Response: In NAPOLI-1 study, patients may have had<stage 4 (non-metastatic) diseases at the time of diagnosis (before their front-line therapy) but all the patients had to have metastatic (stage 4) diseases at study entry (when they failed to respond to previous treatment, including gemcitabine-based treatment). Therefore, “stage at diagnosis” versus “metastatic stage (at study entry)” may need to be further emphasized. In addition, regional lymph node metastases could occur in patients with metastatic pancreatic cancer but it is usually considered a component of locally advanced disease by itself.
In order to have been included in the NAPOLI-1 study, patients were required to have:
1. Histologically or cytologically confirmed adenocarcinoma of exocrine pancreas
2. Documented metastatic disease; disease status was permitted to be measurable or non-measurable as defined by RECIST v. 1.1 guidelines
3. Documented disease progression after prior gemcitabine or gemcitabine-containing therapy, in locally advanced or metastatic setting.
Per the 7th Edition of the American Joint Committee on Cancer on Pancreatic Cancer Stage (which were utilized as the benchmark for staging), stage 4 disease indicates that the cancer has spread to distant sites such as the liver, peritoneum (the lining of the abdominal cavity), lungs or bones (M1). It can be any size (Any T) and might or might not have spread to nearby lymph nodes (Any N). https://www.cancer.org/cancer/pancreatic-cancer/detection-diagnosis-staging/staging.html
As per the inclusion criteria, the inclusion of patients with regional lymph node involvement was dependent upon meeting all three criteria and not solely on the absence or presence or regional lymph nodes.
Action: A footnote has been added to Tables 1 and 2 to clarify that stage 4 was required for NAPOLI-1 study entry.

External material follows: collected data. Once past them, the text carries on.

== wip/violet ==
==> flow/design.v <==
module matrix_mul(
    input wire clk,
    input wire reset,
    input wire start,
    input wire [8:0][7:0] matrix_a,
    input wire [8:0][7:0] matrix_b,
    output reg [8:0][15:0] result,
    output reg done
);
reg [3:0] state;
reg [3:0] i, j, k;
reg [15:0] sum;
localparam IDLE = 4'd0, MULTIPLY = 4'd1, DONE = 4'd2;
always @(posedge clk or posedge reset) begin
    if (reset) begin
        state <= IDLE;
        done <= 0;
        i <= 0;
        j <= 0;
        k <= 0;
        sum <= 0;
    end else begin
        case (state)
            IDLE: begin
                if (start) begin
                    state <= MULTIPLY;
                    i <= 0;
                    j <= 0;
                    k <= 0;
                    sum <= 0;
                    done <= 0;
                end
            end
            MULTIPLY: begin
                if (k == 3) begin
                    result[i*3 + j] <= sum;
                    sum <= 0;
                    k <= 0;
                    if (j == 2) begin
                        j <= 0;
                        if (i == 2) begin
                            state <= DONE;
                        end else begin
                            i <= i + 1;
                        end
                    end else begin
                        j <= j + 1;
                    end
                end else begin
                    sum <= sum + matrix_a[i*3 + k] * matrix_b[k*3 + j];
                    k <= k + 1;
                end
            end
            DONE: begin
                done <= 1;
                state <= IDLE;
            end
        endcase
    end
end
endmodule
==> flow/config.mk <==
export PLATFORM = sky130hd
export DESIGN_NAME = matrix_mul
export DESIGN_NICKNAME = matrix_mul
export VERILOG_FILES = /design/flow/design.v
export SDC_FILE = /design/flow/constraint.sdc
export NUM_CORES = 4
export LEC_CHECK = 0
export CAP_MARGIN = 20
export CORE_MARGIN = 2
export CORE_UTILIZATION = 66
export CTS_CLUSTER_DIAMETER = 231
export SLEW_MARGIN = 20
==> flow/constraint.sdc <==
create_clock -name core_clock -period 6.3 [get_ports {clk}]
set_input_delay 1.2600 -clock core_clock [delete_from_list [all_inputs] [get_ports {clk}]]
set_output_delay 1.2600 -clock core_clock [all_outputs]
set_load 0.01 [all_outputs]
run.sh (not shown) runs the stock make flow with config.mk's settings and CLKGATE_MAP_FILE=.
wip/violet: it failed with a tool error in global routing, so there are no final results.
--- input diff wip/violet..wip/maple ---
- PLACE_DENSITY newly set to 0.6
- CORE_UTILIZATION changed from 66 to 60
- TNS_END_PERCENT newly set to 5
- CTS_CLUSTER_DIAMETER changed from 231 to 180
- the clock period (ns, I/O delays scaled along) changed from 6.3 to 4.39
[summary]
From wip/violet to wip/maple the numbers moved as follows: die size up 0.0019 mm2, HPWL reported at the end of detailed placement down about 6.4%, area fraction in and, or, nand and nor cells flat. Finished, but not clean: wip/maple, with negative setup slack.
### wip/maple -> wip/nickel
- a change of CORE_UTILIZATION from 60 to 40
- a deleted CTS_CLUSTER_DIAMETER that had been 180
- a deleted TNS_END_PERCENT that had been 5
- a change of the clock period (ns, I/O delays scaled along) from 4.39 to 10.0
## What came out
Ran to the end and failed final checks on negative setup slack: wip/maple.
Per the final summary, wip/nickel finished and its layout is clean on timing, DRC and antenna.
Lower global-route usage was reported by wip/nickel, not wip/maple.
When wip/nickel is set beside wip/maple, its final area turns out to be about 9% smaller.
Going from wip/maple to wip/nickel, final core utilization fell 34 points; maximum frequency fell 15%.
Edits applied to the flow inputs when going from wip/nickel to wip/quartz:
- SLEW_MARGIN now 15, was 20
- PLACE_DENSITY no longer set, was 0.6
- SETUP_SLACK_MARGIN now 2.41, previously not set
Results
- Compared with wip/nickel, wip/quartz shows a higher non-clock buffer count.
- Critical path depth ends up lower on wip/quartz.
- Comparing wip/nickel and wip/quartz, length of routed met2 wiring is higher on wip/quartz.
- wip/quartz and wip/nickel ended up with roughly the same cell count after placement.
- Changes observed in wip/quartz relative to wip/nickel: layout-stage area growth over the synthesis result increased by 0.75 points relative to the old numbers; setup slack picked up an extra 490 ps; global-route usage has increased; area after synthesis comparable.
- wip/quartz reached the final stage; the timing, design-rule and antenna checks on its layout passed.
- In the metrics for wip/nickel and wip/quartz, the one carrying the higher filler-free cell count of the finished design is wip/quartz.


// matrix_mul: RTL as listed in full above, without the edits since
==> flow/config.mk <==
export PLATFORM = sky130hd
export DESIGN_NAME = matrix_mul
export DESIGN_NICKNAME = matrix_mul
export VERILOG_FILES = /design/flow/design.v
export SDC_FILE = /design/flow/constraint.sdc
export NUM_CORES = 4
export LEC_CHECK = 0
export CAP_MARGIN = 20
export CELL_PAD_IN_SITES_GLOBAL_PLACEMENT = 0
export CORE_ASPECT_RATIO = 1.99
export CORE_MARGIN = 2
export CORE_UTILIZATION = 56
export CTS_CLUSTER_DIAMETER = 336
export CTS_CLUSTER_SIZE = 71
export GPL_TIMING_DRIVEN = 1
export MAX_ROUTING_LAYER = met5
export PLACE_DENSITY = 0.41
export SLEW_MARGIN = 20
export TNS_END_PERCENT = 5
==> flow/constraint.sdc <==
create_clock -name core_clock -period 4.44 [get_ports {clk}]
set_input_delay 0.8880 -clock core_clock [delete_from_list [all_inputs] [get_ports {clk}]]
set_output_delay 0.8880 -clock core_clock [all_outputs]
set_load 0.01 [all_outputs]
The first run ran to the end with violations: negative setup slack.
==> next run, changes <==
CORE_ASPECT_RATIO = 0.5   (was 1.99)
CORE_UTILIZATION = 58   (was 56)
CTS_CLUSTER_DIAMETER = default   (was 336)
CTS_CLUSTER_SIZE = default   (was 71)
SETUP_SLACK_MARGIN = -0.34   (was default)
Outcome: The new run finished with negative setup slack left. Non-clock buffer count is higher by 13. Setup slack gets worse by 0.22 ns. Synthesized cell count is unchanged. Area after synthesis is unchanged. Fmax shrinks by 3.2%. Final cell count grows by 0.78%. Cell area barely changes.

Comment 3: In this latter publication, only 52 patients showed regional lymph node metastases, presumably qualifying these patients as Stage 4. In the present work, 190 patients are defined as << span="">Stage 4?
Response: In NAPOLI-1 study, patients may have had<stage 4 (non-metastatic) diseases at the time of diagnosis (before their front-line therapy) but all the patients had to have metastatic (stage 4) disease at study entry (when they failed to respond to previous treatment, including gemcitabine-based treatment). As per the inclusion criteria, the inclusion of patients with regional lymph node involvement was dependent upon meeting all three criteria described above and not solely on the absence or presence or regional lymph nodes.

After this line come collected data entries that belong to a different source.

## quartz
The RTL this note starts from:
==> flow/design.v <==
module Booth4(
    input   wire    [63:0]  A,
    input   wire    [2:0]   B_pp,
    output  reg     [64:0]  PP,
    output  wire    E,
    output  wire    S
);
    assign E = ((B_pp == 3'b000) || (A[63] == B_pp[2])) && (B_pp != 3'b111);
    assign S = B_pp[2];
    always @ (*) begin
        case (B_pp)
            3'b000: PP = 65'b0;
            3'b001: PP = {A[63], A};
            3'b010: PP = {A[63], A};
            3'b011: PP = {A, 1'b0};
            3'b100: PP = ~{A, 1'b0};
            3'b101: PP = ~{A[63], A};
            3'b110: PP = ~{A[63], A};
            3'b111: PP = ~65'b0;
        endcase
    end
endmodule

Action:No additional text recommended
Comment 4: Were intrapancreatic metastases defined as Stage 4? If so, this is questionable from my point of view as well – these are rather synchronous cancers than metastases.

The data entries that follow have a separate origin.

==> inputs of 06-08 <==
==> flow/design.v <==
module ALU #(parameter w = 8) (
    clk, rst, CE, IN_valid, MODE, CMD, OPA, OPB, Cin,
    ERR, RES, OF, COUT, G, L, E);
    input clk;
    input rst;
    input CE;
    input [1:0] IN_valid;
    input MODE;
    input [3:0] CMD;
    input [w-1:0] OPA;
    input [w-1:0] OPB;
    input Cin;
    output reg ERR;
    output reg OF;
    output reg COUT;
    output reg G;
    output reg L;
    output reg E;
    output reg [2*w:0] RES;
reg [1:0] IN_valid_t;
reg [3:0] CMD_t;
reg MODE_t, Cin_t;
reg [w-1:0] OPA_t, OPB_t;
reg ERR_t, OF_t, COUT_t, G_t, L_t, E_t;
reg [2*w:0] RES_t, RES_m;
reg signed [w-1:0] sOPA, sOPB;
reg signed [2*w:0] sRES;
reg [$clog2(w)-1:0] shift_amount;
always @(posedge clk or posedge rst) begin  
    if(rst) begin
        OPA_t <= 0;
        OPB_t <= 0;
        Cin_t <= 0;
        IN_valid_t <= 0;
        MODE_t <= 0;
        CMD_t <= 0; end
     else if(CE) begin
        OPA_t <= OPA;
        OPB_t <= OPB;
        Cin_t <= Cin;
        IN_valid_t <= IN_valid;
        MODE_t <= MODE;
        CMD_t <= CMD; end   
end
always @(*) begin
    ERR_t = 0;    
    sOPA = 0;
    sOPB = 0;
    sRES = 0;
    shift_amount = 0;
    OF_t = 0;
    COUT_t = 0;
    G_t = 0;
    L_t = 0;
    E_t = 0;
    RES_t = 0;
    if(MODE_t) begin
        case(CMD_t)
            4'b0000: begin 
                        if(IN_valid_t == 2'b11) begin
                            RES_t = OPA_t + OPB_t;
                            COUT_t = RES_t[w]; end
                        else ERR_t = 1; end
            4'b0001: begin 
                        if(IN_valid_t == 2'b11) begin
                            RES_t = OPA_t - OPB_t;
                            OF_t = (OPA_t < OPB_t) ? 1 : 0; end
                        else ERR_t = 1; end
            4'b0010: begin 
                        if(IN_valid_t == 2'b11) begin
                            RES_t = OPA_t + OPB_t + Cin_t;
                            COUT_t = RES_t[w]; end
                        else ERR_t = 1; end
            4'b0011: begin 
                        if(IN_valid_t == 2'b11) begin
                            RES_t = OPA_t - OPB_t - Cin_t;
                            OF_t = (OPA_t < (OPB_t + Cin_t)); end
                        else ERR_t = 1; end
            4'b0100: begin 
                        if(IN_valid_t[0] == 1'b1) begin
                            RES_t = OPA_t + 1'b1;
                            COUT_t = RES_t[w]; end
                        else ERR_t = 1; end
            4'b0101: begin 
                        if(IN_valid_t[0] == 1'b1) begin
                            RES_t = OPA_t - 1'b1;
                            OF_t = RES_t[w]; end
                        else ERR_t = 1; end
            4'b0110: begin 
                        if(IN_valid_t[1] == 1'b1) begin
                            RES_t = OPB_t + 1'b1;
                            COUT_t = RES_t[w]; end
                        else ERR_t = 1; end
            4'b0111: begin 
                        if(IN_valid_t[1] == 1'b1) begin
                            RES_t = OPB_t - 1'b1;
                            OF_t = RES_t[w]; end
                        else ERR_t = 1; end
            4'b1000: begin 
                        if(IN_valid_t == 2'b11) begin
                            E_t = (OPA_t == OPB_t) ? 1 : 0;
                            L_t = (OPA_t < OPB_t) ? 1 : 0;
                            G_t = (OPA_t > OPB_t) ? 1 : 0; end
                        else ERR_t = 1; end
            4'b1001: begin 
                        if(IN_valid_t == 2'b11) begin
                            RES_t = (OPA_t + 1) * (OPB_t + 1); end
                        else ERR_t = 1; end
            4'b1010: begin 
                        if(IN_valid_t == 2'b11) begin
                            RES_t = (OPA_t << 1) * OPB_t; end
                        else ERR_t = 1; end
            4'b1011: begin
                        if(IN_valid_t == 2'b11) begin
                            sOPA = $signed(OPA_t);
                            sOPB = $signed(OPB_t);
                            sRES = sOPA + sOPB;
                            RES_t = sRES;
                            OF_t = ((sOPA[w-1] == sOPB[w-1]) && (sRES[w-1] != sOPA[w-1]));
                            E_t = (sOPA == sOPB) ? 1 : 0;
                            L_t = (sOPA < sOPB) ? 1 : 0;
                            G_t = (sOPA > sOPB) ? 1 : 0; end
                        else ERR_t = 1; end
            4'b1100: begin
                        if(IN_valid_t == 2'b11) begin
                            sOPA = $signed(OPA_t);
                            sOPB = $signed(OPB_t);
                            sRES = sOPA - sOPB;
                            RES_t = sRES;
                            OF_t = ((sOPA[w-1] != sOPB[w-1]) && (sRES[w-1] != sOPA[w-1]));
                            E_t = (sOPA == sOPB) ? 1 : 0;
                            L_t = (sOPA < sOPB) ? 1 : 0;
                            G_t = (sOPA > sOPB) ? 1 : 0; end
                        else ERR_t = 1; end
            default: begin
                        RES_t = 0;
                        COUT_t = 1'b0;
                        OF_t = 1'b0;
                        G_t = 1'b0;
                        E_t = 1'b0;
                        L_t = 1'b0;
                        ERR_t = 1'b1; end
             endcase
             end
    else begin 
        case(CMD_t)
          4'b0000: begin
                      if(IN_valid_t == 2'b11) begin
                          RES_t = OPA_t & OPB_t; end
                      else ERR_t = 1; end
          4'b0001: begin
                      if(IN_valid_t == 2'b11) begin
                          RES_t = ~(OPA_t & OPB_t);
                          RES_t[2*w-1 : 8] = 0; end
                      else ERR_t = 1; end
          4'b0010: begin
                      if(IN_valid_t == 2'b11) begin
                          RES_t = OPA_t | OPB_t; end
                      else ERR_t = 1; end
          4'b0011: begin
                      if(IN_valid_t == 2'b11) begin
                          RES_t = ~(OPA_t | OPB_t);
                          RES_t[2*w-1 : 8] = 0; end
                      else ERR_t = 1; end
          4'b0100: begin
                      if(IN_valid_t == 2'b11) begin
                          RES_t = OPA_t ^ OPB_t; end
                      else ERR_t = 1; end
          4'b0101: begin
                      if(IN_valid_t == 2'b11) begin
                          RES_t = ~(OPA_t ^ OPB_t);
                          RES_t[2*w-1 : 8] = 0; end
                      else ERR_t = 1; end
          4'b0110: begin
                      if(IN_valid_t[0] == 1'b1) begin
                          RES_t = ~OPA_t;
                          RES_t[2*w-1 : 8] = 0; end
                      else ERR_t = 1; end
          4'b0111: begin
                      if(IN_valid_t[1] == 1'b1) begin
                          RES_t = ~OPB_t;
                          RES_t[2*w-1 : 8] = 0; end
                      else ERR_t = 1; end
          4'b1000: begin
                      if(IN_valid_t[0] == 1'b1) begin
                          RES_t = OPA_t >> 1; end
                      else ERR_t = 1; end
          4'b1001: begin
                      if(IN_valid_t[0] == 1'b1) begin
                          RES_t = OPA_t << 1; end
                      else ERR_t = 1; end
          4'b1010: begin
                      if(IN_valid_t[1] == 1'b1) begin
                          RES_t = OPB_t >> 1; end
                      else ERR_t = 1; end
          4'b1011: begin
                      if(IN_valid_t[1] == 1'b1) begin
                          RES_t = OPB_t << 1; end
                      else ERR_t = 1; end
          4'b1100: begin 
                      if(IN_valid_t == 2'b11) begin
                          if( |(OPB_t[(w-1) : ($clog2(w)+1)]))
                               ERR_t = 1;
                          else begin
                               shift_amount = OPB_t[$clog2(w)-1:0];
                               RES_t = {1'b0, ((OPA_t << shift_amount) | OPA_t >> (w - shift_amount))}; end end
                      else  ERR_t = 1; end
          4'b1101: begin 
                      if(IN_valid_t == 2'b11) begin
                          if( |(OPB_t[(w-1) : ($clog2(w)+1)]))
                               ERR_t = 1;
                          else begin
                               shift_amount = OPB_t[$clog2(w)-1:0];
                               RES_t = {1'b0, ((OPA_t >> shift_amount) | OPA_t << (w - shift_amount))}; end end
                      else  ERR_t = 1; end
          default: begin
                        RES_t = 0;
                        ERR_t = 1'b1; end
             endcase
             end
end
always @(posedge clk or posedge rst) begin
    if (rst) begin
        RES  <= 0;
        COUT <= 0;
        OF   <= 0;
        G    <= 0;
        L    <= 0;
        E    <= 0;
        ERR  <= 0;
        RES_m <= 0;
    end 
    else if (CE) begin
        if ((CMD_t == 4'b1001 || CMD_t == 4'b1010) && MODE_t == 1) begin
            RES_m <= RES_t;
            RES <= RES_m;
        end
        else
            RES <= RES_t;
            COUT <= COUT_t;
            OF   <= OF_t;
            G    <= G_t;
            L    <= L_t;
            E    <= E_t;
            ERR  <= ERR_t;
  end
end
endmodule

Response: Clinically, synchronous or intra-pancreatic metastatic pancreatic cancers are extremely rare and difficult to diagnose. Patients in the NAPOLI-1 study had pancreatic lesion(s), but none were reported as intra-pancreatic metastasis. Although pancreas was listed as a “site of metastatic disease” in the previous NAPOLI-1 publications (Lancet 2016, EJC 2019), rather than “intra-pancreatic metastasis,” they may have been more appropriately labelled as lesions within the pancreas, either initially unresectable or local recurrence/relapse after previous definitive local therapy.
Action: No additional text recommended
Comment 5: Comment: I would suggest including the supplemental 7-factor nomogram in the main manuscript instead of the 8-factor nomogram. The pre-therapeutic factors excluding the chemotherapy regimen are more important to give this nomogram a clinical value.
Response: The authors agree to include the 7-factor nomogram in the main manuscript, as suggested by the reviewer.
Action: 7-factor nomogram incorporated into the main manuscript as Figure 4.